#### [WHAT IS REQUIRED]
Nothing in the records should differ when you write them out again.
=== Begin Enclosure ===
## src/rtl/rx_lkp_pkg.sv

```systemverilog
// rx_lkp_pkg: shared state encoding and request field layout for the RX lookup arbiter
package rx_lkp_pkg;
    typedef enum logic [1:0] {
        IDLE      = 2'd0,
        ISSUE     = 2'd1,
        WAIT_DONE = 2'd2
    } lkp_state_t;
    localparam int INFO_W   = 108;
    localparam int DMAC_LSB = 0;
    localparam int SMAC_LSB = 48;
    localparam int VID_LSB  = 96;
    localparam int MAC_W    = 48;
    localparam int VID_W    = 12;
endpackage

```

## src/rtl/rx_lkp_req_arb_rr_prio_sel.sv

```systemverilog
// rr_prio_sel: combinational round-robin picker, first set request at or above ptr with wrap
module rr_prio_sel #(
    parameter int N  = 8,
    parameter int PW = (N > 1) ? $clog2(N) : 1
) (
    input  logic [N-1:0]  req,
    input  logic [PW-1:0] ptr,
    output logic [N-1:0]  grant,
    output logic [PW-1:0] idx
);
    // Scan downward in distance from ptr so the nearest request is the last to win.
    always_comb begin
        idx = '0;
        for (int i = N - 1; i >= 0; i--)
            if (req[(int'(ptr) + i) % N]) idx = PW'((int'(ptr) + i) % N);
        grant = '0;
        grant[idx] = |req;
    end
endmodule

```

## src/rtl/rx_lkp_req_arb.sv

```systemverilog
// rx_lkp_req_arb: round-robin sharing of the MAC/VLAN lookup engine between RX ports
module rx_lkp_req_arb
    import rx_lkp_pkg::*;
#(
    parameter int PORT_NUM    = 8,
    parameter int INFO_W      = rx_lkp_pkg::INFO_W,
    parameter int TIMEOUT_CYC = 255
) (
    input  logic                       i_clk,
    input  logic                       i_rst,
    input  logic [PORT_NUM-1:0]        i_req_vld,
    input  logic [PORT_NUM*INFO_W-1:0] i_req_info,
    output logic [PORT_NUM-1:0]        o_req_ack,
    output logic                       o_lkp_vld,
    input  logic                       i_lkp_ready,
    output logic [MAC_W-1:0]           o_lkp_dmac,
    output logic [MAC_W-1:0]           o_lkp_smac,
    output logic [VID_W-1:0]           o_lkp_vlan_id,
    output logic [PORT_NUM-1:0]        o_lkp_port,
    input  logic                       i_lkp_done,
    output logic                       o_busy,
    output logic                       o_timeout
);
    localparam int PW = (PORT_NUM > 1) ? $clog2(PORT_NUM) : 1;

    lkp_state_t          state;
    logic [PW-1:0]       rr_ptr;
    logic [PW-1:0]       idx;
    logic [PORT_NUM-1:0] grant;
    logic [7:0]          cnt;
    logic [7:0]          cnt_nxt;
    logic [INFO_W-1:0]   info;

    rr_prio_sel #(.N(PORT_NUM), .PW(PW)) u_sel (
        .req   (i_req_vld),
        .ptr   (rr_ptr),
        .grant (grant),
        .idx   (idx)
    );

    // cnt_nxt counts WAIT_DONE cycles including the current one, so the abort
    // lands exactly TIMEOUT_CYC cycles after the handshake.
    always_comb begin
        cnt_nxt = cnt + 8'd1;
        info    = i_req_info[int'(idx) * INFO_W +: INFO_W];
    end

    always_ff @(posedge i_clk) begin
        if (!i_rst) begin
            state         <= IDLE;
            rr_ptr        <= '0;
            cnt           <= '0;
            o_req_ack     <= '0;
            o_lkp_vld     <= 1'b0;
            o_lkp_dmac    <= '0;
            o_lkp_smac    <= '0;
            o_lkp_vlan_id <= '0;
            o_lkp_port    <= '0;
            o_busy        <= 1'b0;
            o_timeout     <= 1'b0;
        end else begin
            o_req_ack <= '0;
            o_timeout <= 1'b0;
            case (state)
                IDLE: if (|i_req_vld) begin
                    state         <= ISSUE;
                    o_req_ack     <= grant;
                    o_lkp_port    <= grant;
                    o_lkp_vld     <= 1'b1;
                    o_busy        <= 1'b1;
                    o_lkp_dmac    <= info[DMAC_LSB +: MAC_W];
                    o_lkp_smac    <= info[SMAC_LSB +: MAC_W];
                    o_lkp_vlan_id <= info[VID_LSB +: VID_W];
                    rr_ptr        <= (int'(idx) == PORT_NUM - 1) ? '0 : idx + 1'b1;
                end
                ISSUE: if (i_lkp_ready) begin
                    state     <= WAIT_DONE;
                    o_lkp_vld <= 1'b0;
                    cnt       <= '0;
                end
                WAIT_DONE: begin
                    cnt <= cnt_nxt;
                    if (i_lkp_done || cnt_nxt == 8'(TIMEOUT_CYC - 1)) begin
                        state     <= IDLE;
                        o_busy    <= 1'b0;
                        o_timeout <= !i_lkp_done;
                    end
                end
                default: state <= IDLE;
            endcase
        end
    end
endmodule

```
=== End Enclosure ===
#### [TASK ANSWER]
## src/rtl/rx_lkp_pkg.sv

```systemverilog
// rx_lkp_pkg: shared state encoding and request field layout for the RX lookup arbiter
package rx_lkp_pkg;
    typedef enum logic [1:0] {
        IDLE      = 2'd0,
        ISSUE     = 2'd1,
        WAIT_DONE = 2'd2
    } lkp_state_t;
    localparam int INFO_W   = 108;
    localparam int DMAC_LSB = 0;
    localparam int SMAC_LSB = 48;
    localparam int VID_LSB  = 96;
    localparam int MAC_W    = 48;
    localparam int VID_W    = 12;
endpackage

```

## src/rtl/rx_lkp_req_arb_rr_prio_sel.sv

```systemverilog
// rr_prio_sel: combinational round-robin picker, first set request at or above ptr with wrap
module rr_prio_sel #(
    parameter int N  = 8,
    parameter int PW = (N > 1) ? $clog2(N) : 1
) (
    input  logic [N-1:0]  req,
    input  logic [PW-1:0] ptr,
    output logic [N-1:0]  grant,
    output logic [PW-1:0] idx
);
    // Scan downward in distance from ptr so the nearest request is the last to win.
    always_comb begin
        idx = '0;
        for (int i = N - 1; i >= 0; i--)
            if (req[(int'(ptr) + i) % N]) idx = PW'((int'(ptr) + i) % N);
        grant = '0;
        grant[idx] = |req;
    end
endmodule

```

## src/rtl/rx_lkp_req_arb.sv

```systemverilog
// rx_lkp_req_arb: round-robin sharing of the MAC/VLAN lookup engine between RX ports
module rx_lkp_req_arb
    import rx_lkp_pkg::*;
#(
    parameter int PORT_NUM    = 8,
    parameter int INFO_W      = rx_lkp_pkg::INFO_W,
    parameter int TIMEOUT_CYC = 255
) (
    input  logic                       i_clk,
    input  logic                       i_rst,
    input  logic [PORT_NUM-1:0]        i_req_vld,
    input  logic [PORT_NUM*INFO_W-1:0] i_req_info,
    output logic [PORT_NUM-1:0]        o_req_ack,
    output logic                       o_lkp_vld,
    input  logic                       i_lkp_ready,
    output logic [MAC_W-1:0]           o_lkp_dmac,
    output logic [MAC_W-1:0]           o_lkp_smac,
    output logic [VID_W-1:0]           o_lkp_vlan_id,
    output logic [PORT_NUM-1:0]        o_lkp_port,
    input  logic                       i_lkp_done,
    output logic                       o_busy,
    output logic                       o_timeout
);
    localparam int PW = (PORT_NUM > 1) ? $clog2(PORT_NUM) : 1;

    lkp_state_t          state;
    logic [PW-1:0]       rr_ptr;
    logic [PW-1:0]       idx;
    logic [PORT_NUM-1:0] grant;
    logic [7:0]          cnt;
    logic [7:0]          cnt_nxt;
    logic [INFO_W-1:0]   info;

    rr_prio_sel #(.N(PORT_NUM), .PW(PW)) u_sel (
        .req   (i_req_vld),
        .ptr   (rr_ptr),
        .grant (grant),
        .idx   (idx)
    );

    // cnt_nxt counts WAIT_DONE cycles including the current one, so the abort
    // lands exactly TIMEOUT_CYC cycles after the handshake.
    always_comb begin
        cnt_nxt = cnt + 8'd1;
        info    = i_req_info[int'(idx) * INFO_W +: INFO_W];
    end

    always_ff @(posedge i_clk) begin
        if (!i_rst) begin
            state         <= IDLE;
            rr_ptr        <= '0;
            cnt           <= '0;
            o_req_ack     <= '0;
            o_lkp_vld     <= 1'b0;
            o_lkp_dmac    <= '0;
            o_lkp_smac    <= '0;
            o_lkp_vlan_id <= '0;
            o_lkp_port    <= '0;
            o_busy        <= 1'b0;
            o_timeout     <= 1'b0;
        end else begin
            o_req_ack <= '0;
            o_timeout <= 1'b0;
            case (state)
                IDLE: if (|i_req_vld) begin
                    state         <= ISSUE;
                    o_req_ack     <= grant;
                    o_lkp_port    <= grant;
                    o_lkp_vld     <= 1'b1;
                    o_busy        <= 1'b1;
                    o_lkp_dmac    <= info[DMAC_LSB +: MAC_W];
                    o_lkp_smac    <= info[SMAC_LSB +: MAC_W];
                    o_lkp_vlan_id <= info[VID_LSB +: VID_W];
                    rr_ptr        <= (int'(idx) == PORT_NUM - 1) ? '0 : idx + 1'b1;
                end
                ISSUE: if (i_lkp_ready) begin
                    state     <= WAIT_DONE;
                    o_lkp_vld <= 1'b0;
                    cnt       <= '0;
                end
                WAIT_DONE: begin
                    cnt <= cnt_nxt;
                    if (i_lkp_done || cnt_nxt == 8'(TIMEOUT_CYC - 1)) begin
                        state     <= IDLE;
                        o_busy    <= 1'b0;
                        o_timeout <= !i_lkp_done;
                    end
                end
                default: state <= IDLE;
            endcase
        end
    end
endmodule

```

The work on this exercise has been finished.